En fin. Uno comprende que con las catedrales y sitios así no pasa lo mismo que con la Expo 92, o con el Ave. Llevan hechas varios siglos, y uno no puede apuntarse el tanto de salir inaugurándolas en los telediarios, porque ya están inauguradas de sobra. Como tampoco es lo mismo pasear por la catedral de Lugo o por la Seo de Urgell, lo que supone una vulgaridad al alcance de cualquiera, que ponerse de tiros largos, con pajarita y visón, la noche de reapertura del Teatro Real de Madrid (4.000 millones en el presupuesto) o del Liceo de Barcelona (1.000 kilos), que eso sí queda vistoso, tiene marcha social y pueden enviársele tarjetas de invitación a Almodóvar, en brillante combinación de la modernidad con el diseño y la cultura. Y si de paso allí puede oírse música, pues oye. Malegro.
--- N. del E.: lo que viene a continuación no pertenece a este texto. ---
### src/hdl/mmu_fault_pkg.sv
// constants, register map and types for the mmu fault and status logic
//
// Operation
// RULE_01 - split 16-Kbyte caches, four-way set associative
// RULE_02 - direct-store segment access raises data storage fault
// RULE_03 - clock config register shows strap bits 0-3
// RULE_04 - translation miss writes selected key to bit 12
// RULE_05 - key flags violation only for protection 00/01
// RULE_06 - handler leaves page-modified flag on violating miss
// RULE_07 - a store completes in a single cycle
// RULE_08 - fill forwards line, other lines fetch in parallel (code: only in enhanced mode, control bit 0; clear at reset)
// RULE_09 - misaligned little-endian loads and stores execute (code: only in enhanced mode; otherwise alignment fault)
// RULE_10 - system register unit has own adder, comparator
// RULE_11 - fill way select shows binary way index
// RULE_12 - strap sampled after reset, held, writes ignored
package mmu_fault_pkg;

	// ----------------------------------------------------------------
	// cache geometry
	// ----------------------------------------------------------------
	localparam int CACHE_BYTES = 16384;
	localparam int CACHE_WAYS  = 4;
	localparam int LINE_BYTES  = 32;
	localparam int CACHE_SETS  = CACHE_BYTES / (CACHE_WAYS * LINE_BYTES);
	localparam logic [31:0] GEOM_VALUE = {8'h00, 8'(LINE_BYTES), 8'(CACHE_WAYS),
		8'(CACHE_BYTES / 1024)};

	// ----------------------------------------------------------------
	// register indices and byte addresses
	// ----------------------------------------------------------------
	localparam logic [9:0]  IDX_CONTROL      = 10'h000;
	localparam logic [9:0]  IDX_FAULT_STATUS = 10'h001;
	localparam logic [9:0]  IDX_CACHE_GEOM   = 10'h002;
	localparam logic [9:0]  IDX_SAVE_STATUS  = 10'h01b;
	localparam logic [9:0]  IDX_CLOCK_CONFIG = 10'h3f1;
	localparam logic [11:0] ADDR_CONTROL      = {IDX_CONTROL, 2'h0};
	localparam logic [11:0] ADDR_FAULT_STATUS = {IDX_FAULT_STATUS, 2'h0};
	localparam logic [11:0] ADDR_CACHE_GEOM   = {IDX_CACHE_GEOM, 2'h0};
	localparam logic [11:0] ADDR_SAVE_STATUS  = {IDX_SAVE_STATUS, 2'h0};
	localparam logic [11:0] ADDR_CLOCK_CONFIG = {IDX_CLOCK_CONFIG, 2'h0};

	// ----------------------------------------------------------------
	// fields and reset values
	// ----------------------------------------------------------------
	localparam int STRAP_W        = 4;
	localparam int STRAP_LSB      = 0;
	localparam int SAVE_KEY_BIT   = 12;
	localparam int CTRL_ENH_BIT   = 0;
	localparam int STAT_DSF_BIT   = 0;
	localparam int STAT_MISS_BIT  = 1;
	localparam int STAT_VIOL_BIT  = 2;
	localparam int STAT_ALIGN_BIT = 3;
	localparam logic [31:0] RST_CONTROL = 32'h0000_0000;
	localparam logic [31:0] RST_SAVE    = 32'h0000_0000;
	localparam logic [3:0]  RST_STATUS  = 4'h0;
	localparam logic [3:0]  RST_STRAP   = 4'h0;

	// protection codes under which the key bit reports a violation
	localparam logic [1:0] PROT_KEY_NONE = 2'h0;
	localparam logic [1:0] PROT_KEY_READ = 2'h1;

	// strap capture sequence, gray coded
	typedef enum logic [1:0] {
		ST_WAIT0   = 2'h0,
		ST_WAIT1   = 2'h1,
		ST_CAPTURE = 2'h3,
		ST_HELD    = 2'h2
	} strap_state_t;

endpackage : mmu_fault_pkg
Es curioso comprobar cómo la Cultura con mayúscula, la que no es vistosa de chundarata y muy bueno lo tuyo, ni rentable políticamente, sólo preocupa cuando uno está en la oposición, como esos arrebatos que, al ruido de las piedras que se caen, acaban de entrarle de pronto a algunos oportunistas miembros de otros partidos que no gobiernan, como si en este país no nos conociéramos todos; en esta España hermosa y desdichada donde tanto hijo de la gran puta fue capaz, en los intermedios, de pintar cuadros, escribir libros, construir iglesias y catedrales que ahora enseñamos a nuestros zagales porque sus piedras albergan nuestras claves y nuestra historia. Y todo eso, que no es patrimonio de la Iglesia ni del Estado, sino alma y conciencia de todos y cada uno de nosotros, se nos cae a pedazos.
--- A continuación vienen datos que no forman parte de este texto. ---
**src/pkg/liujac_pkg.sv**
```systemverilog
// shared constants and types for the line-interface transmit / jitter attenuator control
package liujac_pkg;

  // register byte offsets
  localparam logic [7:0] LIUJAC_CTRL_OFF   = 8'h00;
  localparam logic [7:0] LIUJAC_STATUS_OFF = 8'h04;
  localparam logic [7:0] LIUJAC_INFO_OFF   = 8'h08;
  localparam logic [7:0] LIUJAC_PROFILE_OFF = 8'h0C;

  // control register field positions
  localparam int LIUJAC_CTL_STD      = 0;
  localparam int LIUJAC_CTL_BOC_LO   = 1;
  localparam int LIUJAC_CTL_TXSRC_LO = 4;
  localparam int LIUJAC_CTL_LIMDIS   = 7;
  localparam int LIUJAC_CTL_PWRDN    = 8;
  localparam int LIUJAC_CTL_DEPTH    = 9;
  localparam int LIUJAC_CTL_PATH     = 10;
  localparam int LIUJAC_CTL_JADIS    = 11;
  localparam int LIUJAC_CTL_PLLSEL   = 12;
  localparam int LIUJAC_CTL_RXSYNC   = 13;
  localparam int LIUJAC_CTL_TXSYNC   = 14;
  localparam int LIUJAC_CTL_RXBYP    = 15;

  // status bit positions (sticky, cleared by read)
  localparam int LIUJAC_ST_OPEN  = 1;
  localparam int LIUJAC_ST_CLIM  = 2;
  localparam int LIUJAC_ST_TRIP  = 0;

  localparam logic [31:0] LIUJAC_CTRL_RST = 32'h0000_0000;

  // divider ratios of the oversampling clock
  localparam logic [4:0] LIUJAC_DIV_NOM  = 5'h10;
  localparam logic [4:0] LIUJAC_DIV_FAST = 5'h0F;
  localparam logic [4:0] LIUJAC_DIV_SLOW = 5'h11;

  // fifo depths and trip thresholds (unit intervals)
  localparam logic [7:0] LIUJAC_DEPTH_SHALLOW = 8'h20;
  localparam logic [7:0] LIUJAC_DEPTH_DEEP    = 8'h80;
  localparam logic [7:0] LIUJAC_TRIP_SHALLOW  = 8'h1C;
  localparam logic [7:0] LIUJAC_TRIP_DEEP     = 8'h78;

  // decoded line profile
  typedef enum logic [3:0] {
    LIUJAC_E1_75       = 4'h0,
    LIUJAC_E1_120      = 4'h1,
    LIUJAC_E1_75_HRL   = 4'h2,
    LIUJAC_E1_120_HRL  = 4'h3,
    LIUJAC_T1_DSX0     = 4'h4,
    LIUJAC_T1_DSX1     = 4'h5,
    LIUJAC_T1_DSX2     = 4'h6,
    LIUJAC_T1_DSX3     = 4'h7,
    LIUJAC_T1_DSX4     = 4'h8,
    LIUJAC_T1_CSU7P5   = 4'h9,
    LIUJAC_T1_CSU15    = 4'hA,
    LIUJAC_T1_CSU22P5  = 4'hB,
    LIUJAC_PROF_BAD    = 4'hF
  } liujac_profile_t;

  typedef enum logic [1:0] {
    LIUJAC_TXSRC_EXT   = 2'h0,
    LIUJAC_TXSRC_RXCLK = 2'h1,
    LIUJAC_TXSRC_ATTEN_REF_CLOCK = 2'h2
  } liujac_txsrc_t;

  typedef struct packed {
    logic       pos;
    logic       neg;
    logic       clk;
  } liujac_line_t;

endpackage : liujac_pkg

```
**src/hw/liujac_ctrl.sv**
```systemverilog
`timescale 1ns/100ps
`default_nettype none

module liujac_ctrl
  import liujac_pkg::*;
#(
  parameter int FIFO_MAX = 128
) (
  // apb slave
  input  wire logic        pclk,
  input  wire logic        presetn,
  input  wire logic        psel,
  input  wire logic        penable,
  input  wire logic        pwrite,
  input  wire logic [7:0]  paddr,
  input  wire logic [31:0] pwdata,
  output logic [31:0]      prdata,
  output logic             pready,
  output logic             pslverr,
  // clocks sampled as enables from outside the domain
  input  wire logic        tx_clock_in,
  input  wire logic        rx_rec_clock,
  input  wire logic        atten_ref_clock,
  input  wire logic        osc_tick,
  // transmit data
  input  wire logic        tx_pos_data,
  input  wire logic        tx_neg_data,
  // receive data
  input  wire logic        rx_pos_data,
  input  wire logic        rx_neg_data,
  // analog sense
  input  wire logic        short_detect,
  input  wire logic        open_detect,
  // line side
  output logic             tx_line_pos,
  output logic             tx_line_neg,
  output logic             tx_line_oe_n,
  output logic             limiter_enable,
  output logic [3:0]       line_profile,
  output logic             pll_enable,
  output logic             rx_sync_mode,
  output logic             rx_out_pos,
  output logic             rx_out_neg,
  output logic             rx_out_clk,
  output logic             synth_ref_clk,
  output logic             atten_read_tick
);

  // synchronisers: first stage read only by second
  logic [8:0] sync1_q, sync2_q, sync3_q;
  always_ff @(posedge pclk or negedge presetn) begin
    if (!presetn) begin
      sync1_q <= 9'h000;
      sync2_q <= 9'h000;
      sync3_q <= 9'h000;
    end else begin
      sync1_q <= {osc_tick, open_detect, short_detect, rx_neg_data, rx_pos_data,
                  tx_neg_data, tx_pos_data, atten_ref_clock, 1'b0};
      sync2_q <= sync1_q;
      sync3_q <= sync2_q;
    end
  end

  // separate sync for the two clocks feeding the transmit mux
  logic [1:0] clk1_q, clk2_q, clk3_q;
  always_ff @(posedge pclk or negedge presetn) begin
    if (!presetn) begin
      clk1_q <= 2'h0;
      clk2_q <= 2'h0;
      clk3_q <= 2'h0;
    end else begin
      clk1_q <= {rx_rec_clock, tx_clock_in};
      clk2_q <= clk1_q;
      clk3_q <= clk2_q;
    end
  end

  logic txc_s, rxc_s, jac_s, tx_pos_data_s, tx_neg_data_s, rpos_s, rneg_s, short_s, open_s, osc_s;
  logic txc_rise, rxc_rise, osc_rise;
  always_comb begin
    txc_s   = clk2_q[0];
    rxc_s   = clk2_q[1];
    jac_s   = sync2_q[1];
    tx_pos_data_s  = sync2_q[2];
    tx_neg_data_s  = sync2_q[3];
    rpos_s  = sync2_q[4];
    rneg_s  = sync2_q[5];
    short_s = sync2_q[6];
    open_s  = sync2_q[7];
    osc_s   = sync2_q[8];
    txc_rise = txc_s & ~clk3_q[0];
    rxc_rise = rxc_s & ~clk3_q[1];
    osc_rise = osc_s & ~sync3_q[8];
  end

  // control register
  logic [31:0] ctrl_q, ctrl_d;
  logic        apb_wr, apb_rd;
  always_comb begin
    apb_wr = psel & penable & pwrite;
    apb_rd = psel & penable & ~pwrite;
    ctrl_d = ctrl_q;
    if (apb_wr && paddr == LIUJAC_CTRL_OFF) begin
      ctrl_d = {16'h0000, pwdata[15:0]};
    end
  end

  logic             std_t1, lim_dis, pwr_dn, deep, path_tx, ja_dis, pll_sel;
  logic             rx_sync, tx_sync, rx_byp;
  logic [2:0]       boc;
  liujac_txsrc_t    txsrc;
  always_comb begin
    std_t1  = ctrl_q[LIUJAC_CTL_STD];
    boc     = ctrl_q[LIUJAC_CTL_BOC_LO +: 3];
    txsrc   = liujac_txsrc_t'(ctrl_q[LIUJAC_CTL_TXSRC_LO +: 2]);
    lim_dis = ctrl_q[LIUJAC_CTL_LIMDIS];
    pwr_dn  = ctrl_q[LIUJAC_CTL_PWRDN];
    deep    = ctrl_q[LIUJAC_CTL_DEPTH];
    path_tx = ctrl_q[LIUJAC_CTL_PATH];
    ja_dis  = ctrl_q[LIUJAC_CTL_JADIS];
    pll_sel = ctrl_q[LIUJAC_CTL_PLLSEL];
    rx_sync = ctrl_q[LIUJAC_CTL_RXSYNC];
    tx_sync = ctrl_q[LIUJAC_CTL_TXSYNC];
    rx_byp  = ctrl_q[LIUJAC_CTL_RXBYP];
  end

  function automatic liujac_profile_t decode_profile(input logic t1, input logic [2:0] code);
    liujac_profile_t p;
    p = LIUJAC_PROF_BAD;
    if (!t1) begin
      case (code)
        3'h0:    p = LIUJAC_E1_75;
        3'h1:    p = LIUJAC_E1_120;
        3'h4:    p = LIUJAC_E1_75_HRL;
        3'h5:    p = LIUJAC_E1_120_HRL;
        default: p = LIUJAC_PROF_BAD;
      endcase
    end else begin
      case (code)
        3'h0:    p = LIUJAC_T1_DSX0;
        3'h1:    p = LIUJAC_T1_DSX1;
        3'h2:    p = LIUJAC_T1_DSX2;
        3'h3:    p = LIUJAC_T1_DSX3;
        3'h4:    p = LIUJAC_T1_DSX4;
        3'h5:    p = LIUJAC_T1_CSU7P5;
        3'h6:    p = LIUJAC_T1_CSU15;
        default: p = LIUJAC_T1_CSU22P5;
      endcase
    end
    return p;
  endfunction : decode_profile

  // transmit clock selection; gapped clocks are fine since only edges matter
  logic tx_tick;
  logic ja_tick;
  always_comb begin
    case (txsrc)
      LIUJAC_TXSRC_RXCLK: tx_tick = rxc_rise;
      LIUJAC_TXSRC_ATTEN_REF_CLOCK: tx_tick = ja_tick;
      default:            tx_tick = txc_rise;
    endcase
  end

  // attenuator fifo: write on source clock, read on smoothed divided clock
  logic [FIFO_MAX-1:0] fpos_q, fpos_d, fneg_q, fneg_d;
  logic [6:0]  wptr_q, wptr_d, rptr_q, rptr_d;
  logic [7:0]  fill_q, fill_d;
  logic [4:0]  divcnt_q, divcnt_d, divlim_q, divlim_d;
  logic        trip_now;
  logic [7:0]  depth, thr;
  logic        wr_tick, src_pos, src_neg;
  always_comb begin
    depth   = deep ? LIUJAC_DEPTH_DEEP : LIUJAC_DEPTH_SHALLOW;
    thr     = deep ? LIUJAC_TRIP_DEEP : LIUJAC_TRIP_SHALLOW;
    wr_tick = path_tx ? tx_tick : rxc_rise;
    src_pos = path_tx ? tx_pos_data_s : rpos_s;
    src_neg = path_tx ? tx_neg_data_s : rneg_s;
    fpos_d  = fpos_q;
    fneg_d  = fneg_q;
    wptr_d  = wptr_q;
    rptr_d  = rptr_q;
    fill_d  = fill_q;
    divcnt_d = divcnt_q;
    divlim_d = divlim_q;
    ja_tick = 1'b0;
    if (osc_rise) begin
      if (divcnt_q >= divlim_q - 5'h01) begin
        divcnt_d = 5'h00;
        ja_tick  = 1'b1;
        // ratio picked per period from fill excursion around the midpoint
        if (fill_q > (depth >> 1) + (thr >> 1)) begin
          divlim_d = LIUJAC_DIV_FAST;
        end else if (fill_q + (thr >> 1) < (depth >> 1)) begin
          divlim_d = LIUJAC_DIV_SLOW;
        end else begin
          divlim_d = LIUJAC_DIV_NOM;
        end
      end else begin
        divcnt_d = divcnt_q + 5'h01;
      end
    end
    if (wr_tick && fill_q < depth) begin
      fpos_d[wptr_q] = src_pos;
      fneg_d[wptr_q] = src_neg;
      wptr_d = (wptr_q + 7'h01) & 7'(depth - 8'h01);
    end
    if (ja_tick && fill_q != 8'h00) begin
      rptr_d = (rptr_q + 7'h01) & 7'(depth - 8'h01);
    end
    fill_d = fill_q + 8'((wr_tick && fill_q < depth) ? 1 : 0)
                    - 8'((ja_tick && fill_q != 8'h00) ? 1 : 0);
    if (ja_dis) begin
      wptr_d = 7'h00;
      rptr_d = 7'h00;
      fill_d = 8'h00;
    end
    trip_now = (divlim_q != LIUJAC_DIV_NOM) && !ja_dis;
  end

  // outputs and sticky status
  logic [2:0]  stat_q, stat_d;
  logic        tx_pos_data_d, tx_neg_data_d, toe_d, rpos_d, rneg_d, rclk_d, syn_d, sq_q, sq_d;
  logic        fo_pos, fo_neg, ja_rx, ja_tx;
  logic [31:0] rdata_d;
  always_comb begin
    fo_pos = fpos_q[rptr_q];
    fo_neg = fneg_q[rptr_q];
    ja_rx  = !ja_dis && !path_tx;
    ja_tx  = !ja_dis && path_tx;
    // sync clock mode follows the synced master reference, itself a square wave
    sq_d   = jac_s;
    tx_pos_data_d = tx_line_pos;
    tx_neg_data_d = tx_line_neg;
    if (tx_sync) begin
      tx_pos_data_d = sq_q;
      tx_neg_data_d = ~sq_q;
    end else if (ja_tx ? ja_tick : tx_tick) begin
      tx_pos_data_d = ja_tx ? fo_pos : tx_pos_data_s;
      tx_neg_data_d = ja_tx ? fo_neg : tx_neg_data_s;
    end
    toe_d  = pwr_dn;
    if (pwr_dn) begin
      tx_pos_data_d = 1'b0;
      tx_neg_data_d = 1'b0;
    end
    // sync clock on receive input replaces coded data
    rpos_d = rx_sync ? rxc_s : ((ja_rx && !rx_byp) ? fo_pos : rpos_s);
    rneg_d = rx_sync ? 1'b0 : ((ja_rx && !rx_byp) ? fo_neg : rneg_s);
    rclk_d = (ja_rx && !rx_byp) ? (divcnt_q < (divlim_q >> 1)) : rxc_s;
    syn_d  = ja_rx ? (divcnt_q < (divlim_q >> 1)) : rxc_s;
    stat_d = stat_q;
    if (apb_rd && paddr == LIUJAC_STATUS_OFF) begin
      stat_d = 3'h0;
    end
    if (short_s) stat_d[LIUJAC_ST_CLIM] = 1'b1;
    if (open_s)  stat_d[LIUJAC_ST_OPEN] = 1'b1;
    if (trip_now) stat_d[LIUJAC_ST_TRIP] = 1'b1;
    case (paddr)
      LIUJAC_CTRL_OFF:    rdata_d = ctrl_q;
      LIUJAC_STATUS_OFF:  rdata_d = {29'h0, stat_q};
      LIUJAC_INFO_OFF:    rdata_d = {19'h0, divlim_q, fill_q};
      LIUJAC_PROFILE_OFF: rdata_d = {28'h0, decode_profile(std_t1, boc)};
      default:            rdata_d = 32'h0000_0000;
    endcase
  end

  always_ff @(posedge pclk or negedge presetn) begin
    if (!presetn) begin
      ctrl_q   <= LIUJAC_CTRL_RST;
      fpos_q   <= '0;
      fneg_q   <= '0;
      wptr_q   <= 7'h00;
      rptr_q   <= 7'h00;
      fill_q   <= 8'h00;
      divcnt_q <= 5'h00;
      divlim_q <= LIUJAC_DIV_NOM;
      stat_q   <= 3'h0;
      sq_q     <= 1'b0;
      tx_line_pos   <= 1'b0;
      tx_line_neg   <= 1'b0;
      tx_line_oe_n  <= 1'b0;
      limiter_enable <= 1'b1;
      line_profile  <= 4'h0;
      pll_enable    <= 1'b0;
      rx_sync_mode  <= 1'b0;
      rx_out_pos    <= 1'b0;
      rx_out_neg    <= 1'b0;
      rx_out_clk    <= 1'b0;
      synth_ref_clk <= 1'b0;
      atten_read_tick <= 1'b0;
      prdata  <= 32'h0000_0000;
      pready  <= 1'b0;
      pslverr <= 1'b0;
    end else begin
      ctrl_q   <= ctrl_d;
      fpos_q   <= fpos_d;
      fneg_q   <= fneg_d;
      wptr_q   <= wptr_d;
      rptr_q   <= rptr_d;
      fill_q   <= fill_d;
      divcnt_q <= divcnt_d;
      divlim_q <= divlim_d;
      stat_q   <= stat_d;
      sq_q     <= sq_d;
      tx_line_pos   <= tx_pos_data_d;
      tx_line_neg   <= tx_neg_data_d;
      tx_line_oe_n  <= toe_d;
      limiter_enable <= ~lim_dis;
      line_profile  <= decode_profile(std_t1, boc);
      pll_enable    <= std_t1 & pll_sel;
      rx_sync_mode  <= rx_sync;
      rx_out_pos    <= rpos_d;
      rx_out_neg    <= rneg_d;
      rx_out_clk    <= rclk_d;
      synth_ref_clk <= syn_d;
      atten_read_tick <= ja_tick & ~ja_dis;
      prdata  <= rdata_d;
      pready  <= psel & ~penable;
      pslverr <= 1'b0;
    end
  end

endmodule : liujac_ctrl

`default_nettype wire

```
Pero la culpa es nuestra. Y lo es por consentir, con tanto mirar hacia otro lado y tanto silencio cómplice, la impunidad de golfos pasteleros capaces de vender la lápida de su madre por un Mercedes con chófer y teléfono mientras imprimen su mediocridad y su bastardía cultural en los restos de nuestro orgullo y nuestra memoria. Así que tal vez el futuro depare lo que entre unos y otros andamos buscando: muros sin techo, ruinas por el suelo y un guía diciéndole a aburridos escolares con gorritas de béisbol vueltas hacia atrás: aquí estuvo, aquí fue. Quizá merezcamos de verdad irnos todos al carajo.
El Semanal, 30 Octubre 1994
Antes nos moríamos de otra manera. Salvo accidentes, guerras e imprevistos, los españoles decían adiós muy buenas en el dormitorio de su propia casa y, según las esquelas del ABC, tras larga y dolorosa enfermedad. Eran los nuestros unos óbitos dignos y meridionales, con la familia alrededor, los hijos diciendo papá no te vayas y las vecinas rezando el rosario en la cocina, entre copita y copita de anís del Mono y agua de azahar. Se oía una campanilla, llegaba un cura rezando latines, y una de dos: el agonizante decía pase usted padre, con cristiana serenidad, o lo mandaba a freír espárragos con la mujer y las hijas diciéndole hay que ver, Paco, papá, cómo eres, te vas a condenar. Morirse en España era morirse uno en la cama como Dios manda, protagonista del último acto de su vida, libre de aceptar o rechazar los santos óleos, bendecir a la progenie o, llegado el momento supremo, incorporarse un poco sobre la almohada y decirles a los deudos con el último suspiro eso tan satisfactorio y tan castizo de podéis iros todos a la mierda.